* [ACTIVITY] Exactly the lines from the start of the data below through the line containing "ant_nets 0 \" must be returned, and no others.

* [THE INPUT]

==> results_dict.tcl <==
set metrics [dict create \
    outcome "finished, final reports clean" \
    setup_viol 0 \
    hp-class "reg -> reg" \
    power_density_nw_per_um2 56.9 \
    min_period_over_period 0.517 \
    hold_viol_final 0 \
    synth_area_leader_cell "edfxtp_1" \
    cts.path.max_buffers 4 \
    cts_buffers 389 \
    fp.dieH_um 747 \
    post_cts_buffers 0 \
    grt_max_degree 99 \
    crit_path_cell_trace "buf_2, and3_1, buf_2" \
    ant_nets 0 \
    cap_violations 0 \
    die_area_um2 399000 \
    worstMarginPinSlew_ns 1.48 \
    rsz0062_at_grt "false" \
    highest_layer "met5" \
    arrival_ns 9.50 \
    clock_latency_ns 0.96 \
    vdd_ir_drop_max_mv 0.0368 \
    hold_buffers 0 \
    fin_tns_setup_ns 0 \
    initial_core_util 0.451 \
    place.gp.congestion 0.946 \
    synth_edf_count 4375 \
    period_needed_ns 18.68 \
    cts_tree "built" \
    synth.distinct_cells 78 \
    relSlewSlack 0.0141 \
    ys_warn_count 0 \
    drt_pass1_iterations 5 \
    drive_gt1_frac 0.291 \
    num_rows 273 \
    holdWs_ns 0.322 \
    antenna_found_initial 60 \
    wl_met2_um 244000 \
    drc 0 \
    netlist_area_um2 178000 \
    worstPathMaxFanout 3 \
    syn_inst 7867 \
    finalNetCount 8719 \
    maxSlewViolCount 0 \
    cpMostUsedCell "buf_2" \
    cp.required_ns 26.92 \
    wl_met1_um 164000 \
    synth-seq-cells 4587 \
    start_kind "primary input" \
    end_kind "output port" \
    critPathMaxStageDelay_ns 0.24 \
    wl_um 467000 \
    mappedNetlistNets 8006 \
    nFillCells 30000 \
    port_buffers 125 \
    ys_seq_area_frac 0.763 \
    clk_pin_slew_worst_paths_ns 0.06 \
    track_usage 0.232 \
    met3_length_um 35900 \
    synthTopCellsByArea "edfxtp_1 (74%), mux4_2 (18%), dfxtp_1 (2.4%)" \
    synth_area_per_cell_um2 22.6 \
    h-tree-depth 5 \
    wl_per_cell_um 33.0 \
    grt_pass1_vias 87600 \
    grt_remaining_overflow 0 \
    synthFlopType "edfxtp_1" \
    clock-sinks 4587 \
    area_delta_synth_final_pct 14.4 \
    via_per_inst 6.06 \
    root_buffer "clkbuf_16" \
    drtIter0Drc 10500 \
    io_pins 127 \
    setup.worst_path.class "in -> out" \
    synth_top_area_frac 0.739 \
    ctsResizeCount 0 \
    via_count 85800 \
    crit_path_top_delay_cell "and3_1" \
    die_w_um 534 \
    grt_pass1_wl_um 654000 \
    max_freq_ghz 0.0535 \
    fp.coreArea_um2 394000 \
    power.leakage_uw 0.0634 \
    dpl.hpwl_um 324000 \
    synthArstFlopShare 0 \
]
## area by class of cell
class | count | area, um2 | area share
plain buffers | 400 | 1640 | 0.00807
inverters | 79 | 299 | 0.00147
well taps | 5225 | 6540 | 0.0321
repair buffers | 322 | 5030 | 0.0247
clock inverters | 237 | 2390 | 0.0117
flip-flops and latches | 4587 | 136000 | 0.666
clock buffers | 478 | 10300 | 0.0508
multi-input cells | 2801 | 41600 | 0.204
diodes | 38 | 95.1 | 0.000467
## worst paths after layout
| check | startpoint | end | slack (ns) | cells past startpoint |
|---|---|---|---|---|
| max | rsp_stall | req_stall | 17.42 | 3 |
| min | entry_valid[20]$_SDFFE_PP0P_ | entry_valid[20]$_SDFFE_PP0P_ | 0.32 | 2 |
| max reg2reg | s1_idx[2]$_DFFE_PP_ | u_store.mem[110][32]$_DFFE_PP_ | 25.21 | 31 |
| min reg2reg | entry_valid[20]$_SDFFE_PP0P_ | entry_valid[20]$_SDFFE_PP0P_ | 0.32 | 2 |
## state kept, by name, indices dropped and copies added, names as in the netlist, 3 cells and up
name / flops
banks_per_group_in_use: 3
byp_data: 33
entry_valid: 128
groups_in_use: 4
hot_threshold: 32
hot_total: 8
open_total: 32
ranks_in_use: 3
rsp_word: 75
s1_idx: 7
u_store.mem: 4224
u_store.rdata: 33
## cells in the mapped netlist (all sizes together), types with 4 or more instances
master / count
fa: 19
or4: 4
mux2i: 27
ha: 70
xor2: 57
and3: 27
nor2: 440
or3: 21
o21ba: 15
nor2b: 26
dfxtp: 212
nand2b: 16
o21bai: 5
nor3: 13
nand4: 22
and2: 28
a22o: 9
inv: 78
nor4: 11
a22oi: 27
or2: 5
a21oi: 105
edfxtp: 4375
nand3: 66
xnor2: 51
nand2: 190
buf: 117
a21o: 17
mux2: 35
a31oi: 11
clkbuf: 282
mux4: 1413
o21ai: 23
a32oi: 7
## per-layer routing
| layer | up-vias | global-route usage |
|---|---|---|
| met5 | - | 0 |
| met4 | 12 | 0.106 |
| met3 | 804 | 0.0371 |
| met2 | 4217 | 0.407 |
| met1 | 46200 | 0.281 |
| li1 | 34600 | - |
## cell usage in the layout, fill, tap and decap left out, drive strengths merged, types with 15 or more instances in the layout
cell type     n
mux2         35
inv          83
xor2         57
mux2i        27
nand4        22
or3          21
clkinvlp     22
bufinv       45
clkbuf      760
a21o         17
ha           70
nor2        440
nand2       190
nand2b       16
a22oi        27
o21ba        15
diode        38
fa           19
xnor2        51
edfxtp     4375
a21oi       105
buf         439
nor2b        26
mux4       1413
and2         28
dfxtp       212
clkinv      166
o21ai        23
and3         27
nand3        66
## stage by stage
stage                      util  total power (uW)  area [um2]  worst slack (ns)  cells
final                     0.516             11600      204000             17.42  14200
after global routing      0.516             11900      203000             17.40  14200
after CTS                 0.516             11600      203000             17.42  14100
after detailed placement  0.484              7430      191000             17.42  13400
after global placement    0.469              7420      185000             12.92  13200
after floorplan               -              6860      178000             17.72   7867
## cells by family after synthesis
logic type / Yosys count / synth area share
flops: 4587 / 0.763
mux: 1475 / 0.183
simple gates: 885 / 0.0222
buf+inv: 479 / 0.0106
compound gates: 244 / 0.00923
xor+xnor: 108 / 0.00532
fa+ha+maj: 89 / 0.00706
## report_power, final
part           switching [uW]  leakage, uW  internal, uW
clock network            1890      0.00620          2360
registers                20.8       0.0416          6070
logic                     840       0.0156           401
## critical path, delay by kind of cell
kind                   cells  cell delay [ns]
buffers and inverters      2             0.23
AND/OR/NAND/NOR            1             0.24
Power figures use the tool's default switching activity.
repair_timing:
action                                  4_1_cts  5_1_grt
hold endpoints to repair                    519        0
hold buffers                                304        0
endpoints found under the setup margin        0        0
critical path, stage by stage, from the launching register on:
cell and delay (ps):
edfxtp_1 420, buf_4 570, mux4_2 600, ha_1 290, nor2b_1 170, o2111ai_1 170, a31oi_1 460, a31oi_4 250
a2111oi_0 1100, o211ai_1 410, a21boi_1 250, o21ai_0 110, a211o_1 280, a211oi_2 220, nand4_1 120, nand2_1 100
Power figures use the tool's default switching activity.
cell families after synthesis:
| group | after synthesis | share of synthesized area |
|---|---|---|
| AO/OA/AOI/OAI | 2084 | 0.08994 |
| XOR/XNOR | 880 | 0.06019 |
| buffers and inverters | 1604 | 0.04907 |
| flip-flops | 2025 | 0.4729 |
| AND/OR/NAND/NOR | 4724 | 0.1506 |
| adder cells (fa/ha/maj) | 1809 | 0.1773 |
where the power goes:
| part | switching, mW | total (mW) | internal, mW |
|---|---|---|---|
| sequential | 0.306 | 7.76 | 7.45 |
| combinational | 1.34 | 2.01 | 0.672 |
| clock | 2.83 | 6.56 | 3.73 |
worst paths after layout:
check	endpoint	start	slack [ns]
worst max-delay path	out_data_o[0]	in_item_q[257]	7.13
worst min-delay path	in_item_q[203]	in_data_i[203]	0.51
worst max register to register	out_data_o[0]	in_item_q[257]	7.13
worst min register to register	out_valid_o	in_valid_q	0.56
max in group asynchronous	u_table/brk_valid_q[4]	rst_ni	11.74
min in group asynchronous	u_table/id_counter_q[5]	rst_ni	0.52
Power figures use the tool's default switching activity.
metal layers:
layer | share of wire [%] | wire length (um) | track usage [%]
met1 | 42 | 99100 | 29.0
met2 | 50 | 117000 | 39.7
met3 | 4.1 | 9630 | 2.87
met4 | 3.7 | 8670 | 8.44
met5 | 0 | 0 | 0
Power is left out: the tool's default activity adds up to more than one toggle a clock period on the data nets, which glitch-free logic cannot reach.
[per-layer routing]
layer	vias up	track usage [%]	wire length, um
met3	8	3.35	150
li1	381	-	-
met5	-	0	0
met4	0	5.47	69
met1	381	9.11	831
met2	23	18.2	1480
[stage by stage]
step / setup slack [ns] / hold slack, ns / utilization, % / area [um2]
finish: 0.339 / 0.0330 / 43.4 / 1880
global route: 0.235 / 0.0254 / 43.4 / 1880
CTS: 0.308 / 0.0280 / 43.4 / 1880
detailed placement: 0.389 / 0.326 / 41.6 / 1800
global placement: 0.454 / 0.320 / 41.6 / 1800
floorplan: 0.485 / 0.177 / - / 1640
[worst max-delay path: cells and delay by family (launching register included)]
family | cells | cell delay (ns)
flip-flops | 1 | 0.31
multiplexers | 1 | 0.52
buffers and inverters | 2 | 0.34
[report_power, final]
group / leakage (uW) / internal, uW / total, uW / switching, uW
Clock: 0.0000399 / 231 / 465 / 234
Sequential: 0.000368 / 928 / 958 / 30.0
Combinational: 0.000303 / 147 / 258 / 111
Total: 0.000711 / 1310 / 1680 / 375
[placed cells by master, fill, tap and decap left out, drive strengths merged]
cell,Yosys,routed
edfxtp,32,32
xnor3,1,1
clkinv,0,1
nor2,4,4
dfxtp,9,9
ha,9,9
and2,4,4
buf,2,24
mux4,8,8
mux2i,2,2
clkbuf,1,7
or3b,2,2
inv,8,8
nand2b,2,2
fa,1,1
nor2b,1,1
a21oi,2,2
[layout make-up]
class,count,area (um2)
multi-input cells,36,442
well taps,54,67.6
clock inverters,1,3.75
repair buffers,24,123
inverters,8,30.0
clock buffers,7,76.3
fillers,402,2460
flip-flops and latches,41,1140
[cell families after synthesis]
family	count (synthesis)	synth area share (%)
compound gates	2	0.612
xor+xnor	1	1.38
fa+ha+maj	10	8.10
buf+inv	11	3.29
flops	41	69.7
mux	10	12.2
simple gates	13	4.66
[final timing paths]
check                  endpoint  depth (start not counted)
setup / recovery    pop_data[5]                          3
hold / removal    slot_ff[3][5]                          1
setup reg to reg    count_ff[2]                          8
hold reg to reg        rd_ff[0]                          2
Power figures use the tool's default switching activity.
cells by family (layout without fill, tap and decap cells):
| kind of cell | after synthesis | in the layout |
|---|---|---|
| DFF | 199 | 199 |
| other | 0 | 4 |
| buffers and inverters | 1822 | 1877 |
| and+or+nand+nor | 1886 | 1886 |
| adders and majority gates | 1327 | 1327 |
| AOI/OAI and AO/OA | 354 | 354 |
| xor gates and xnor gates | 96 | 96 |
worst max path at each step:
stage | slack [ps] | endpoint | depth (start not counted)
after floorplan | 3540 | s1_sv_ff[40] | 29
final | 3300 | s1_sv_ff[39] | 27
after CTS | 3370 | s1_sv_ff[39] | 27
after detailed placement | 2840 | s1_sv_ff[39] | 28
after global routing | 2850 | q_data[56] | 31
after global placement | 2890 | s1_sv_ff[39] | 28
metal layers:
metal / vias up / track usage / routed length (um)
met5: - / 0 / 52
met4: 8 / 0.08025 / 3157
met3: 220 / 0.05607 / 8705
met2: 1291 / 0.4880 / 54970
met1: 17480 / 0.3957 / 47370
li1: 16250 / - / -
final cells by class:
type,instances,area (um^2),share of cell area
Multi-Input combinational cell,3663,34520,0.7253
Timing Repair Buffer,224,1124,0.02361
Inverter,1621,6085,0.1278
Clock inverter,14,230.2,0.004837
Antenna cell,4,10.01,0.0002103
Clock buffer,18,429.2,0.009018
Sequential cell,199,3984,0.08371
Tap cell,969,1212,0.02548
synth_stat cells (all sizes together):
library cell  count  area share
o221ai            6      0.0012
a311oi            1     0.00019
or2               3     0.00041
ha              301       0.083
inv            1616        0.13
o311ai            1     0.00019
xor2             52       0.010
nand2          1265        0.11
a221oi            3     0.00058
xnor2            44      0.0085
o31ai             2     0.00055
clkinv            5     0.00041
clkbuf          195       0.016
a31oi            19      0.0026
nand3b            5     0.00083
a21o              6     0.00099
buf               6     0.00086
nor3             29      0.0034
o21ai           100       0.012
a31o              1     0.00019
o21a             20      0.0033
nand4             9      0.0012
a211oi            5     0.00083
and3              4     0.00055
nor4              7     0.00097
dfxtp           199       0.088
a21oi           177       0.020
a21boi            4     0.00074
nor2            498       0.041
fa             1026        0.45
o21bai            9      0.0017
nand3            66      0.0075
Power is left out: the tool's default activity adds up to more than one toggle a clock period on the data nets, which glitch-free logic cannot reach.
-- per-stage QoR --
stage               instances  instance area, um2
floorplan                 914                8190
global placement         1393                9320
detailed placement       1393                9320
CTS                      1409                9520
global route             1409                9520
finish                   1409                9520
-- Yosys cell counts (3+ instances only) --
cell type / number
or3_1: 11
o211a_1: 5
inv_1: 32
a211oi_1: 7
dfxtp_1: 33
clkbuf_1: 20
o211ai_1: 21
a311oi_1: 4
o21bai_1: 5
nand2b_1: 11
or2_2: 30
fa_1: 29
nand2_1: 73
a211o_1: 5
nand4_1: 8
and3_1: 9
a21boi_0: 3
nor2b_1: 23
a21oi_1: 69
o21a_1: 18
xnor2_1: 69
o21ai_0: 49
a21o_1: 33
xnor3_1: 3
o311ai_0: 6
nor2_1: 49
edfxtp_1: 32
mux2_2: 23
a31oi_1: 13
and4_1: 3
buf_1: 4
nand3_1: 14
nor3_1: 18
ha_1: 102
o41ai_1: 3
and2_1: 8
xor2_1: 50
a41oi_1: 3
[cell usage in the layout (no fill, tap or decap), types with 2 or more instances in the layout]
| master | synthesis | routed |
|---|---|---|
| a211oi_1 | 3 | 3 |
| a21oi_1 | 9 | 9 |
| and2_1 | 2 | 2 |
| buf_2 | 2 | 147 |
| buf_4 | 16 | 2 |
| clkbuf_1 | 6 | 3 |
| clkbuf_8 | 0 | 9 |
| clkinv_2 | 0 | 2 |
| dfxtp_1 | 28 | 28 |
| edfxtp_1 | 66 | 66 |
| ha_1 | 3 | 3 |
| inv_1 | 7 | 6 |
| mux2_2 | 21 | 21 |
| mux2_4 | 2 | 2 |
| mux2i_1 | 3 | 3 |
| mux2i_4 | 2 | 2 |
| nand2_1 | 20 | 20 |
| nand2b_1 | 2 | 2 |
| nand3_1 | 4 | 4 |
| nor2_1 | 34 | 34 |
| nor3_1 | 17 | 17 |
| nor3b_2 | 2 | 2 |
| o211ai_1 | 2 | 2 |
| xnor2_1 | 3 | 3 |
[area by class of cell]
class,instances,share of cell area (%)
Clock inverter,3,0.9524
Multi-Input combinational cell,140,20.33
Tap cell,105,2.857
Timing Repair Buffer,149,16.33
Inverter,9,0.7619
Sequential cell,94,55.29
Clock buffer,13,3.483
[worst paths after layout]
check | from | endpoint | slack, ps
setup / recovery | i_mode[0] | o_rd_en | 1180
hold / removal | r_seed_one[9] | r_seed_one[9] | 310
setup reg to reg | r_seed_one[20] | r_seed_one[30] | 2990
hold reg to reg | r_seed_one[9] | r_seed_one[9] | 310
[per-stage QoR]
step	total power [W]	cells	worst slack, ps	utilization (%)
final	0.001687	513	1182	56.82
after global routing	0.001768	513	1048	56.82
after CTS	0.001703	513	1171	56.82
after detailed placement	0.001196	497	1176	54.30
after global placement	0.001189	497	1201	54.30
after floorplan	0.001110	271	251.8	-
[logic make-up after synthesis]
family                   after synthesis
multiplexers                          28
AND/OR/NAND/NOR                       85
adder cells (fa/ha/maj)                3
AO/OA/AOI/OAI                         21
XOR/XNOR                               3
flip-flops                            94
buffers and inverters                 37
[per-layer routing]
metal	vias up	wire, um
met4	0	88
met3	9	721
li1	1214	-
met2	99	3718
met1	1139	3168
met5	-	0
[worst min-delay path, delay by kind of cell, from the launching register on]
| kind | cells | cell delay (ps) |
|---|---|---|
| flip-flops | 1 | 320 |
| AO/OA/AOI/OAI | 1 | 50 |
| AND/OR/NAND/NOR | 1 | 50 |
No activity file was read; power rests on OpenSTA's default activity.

* [RESPONSE TO THE EXERCISE]
==> results_dict.tcl <==
set metrics [dict create \
    outcome "finished, final reports clean" \
    setup_viol 0 \
    hp-class "reg -> reg" \
    power_density_nw_per_um2 56.9 \
    min_period_over_period 0.517 \
    hold_viol_final 0 \
    synth_area_leader_cell "edfxtp_1" \
    cts.path.max_buffers 4 \
    cts_buffers 389 \
    fp.dieH_um 747 \
    post_cts_buffers 0 \
    grt_max_degree 99 \
    crit_path_cell_trace "buf_2, and3_1, buf_2" \
    ant_nets 0 \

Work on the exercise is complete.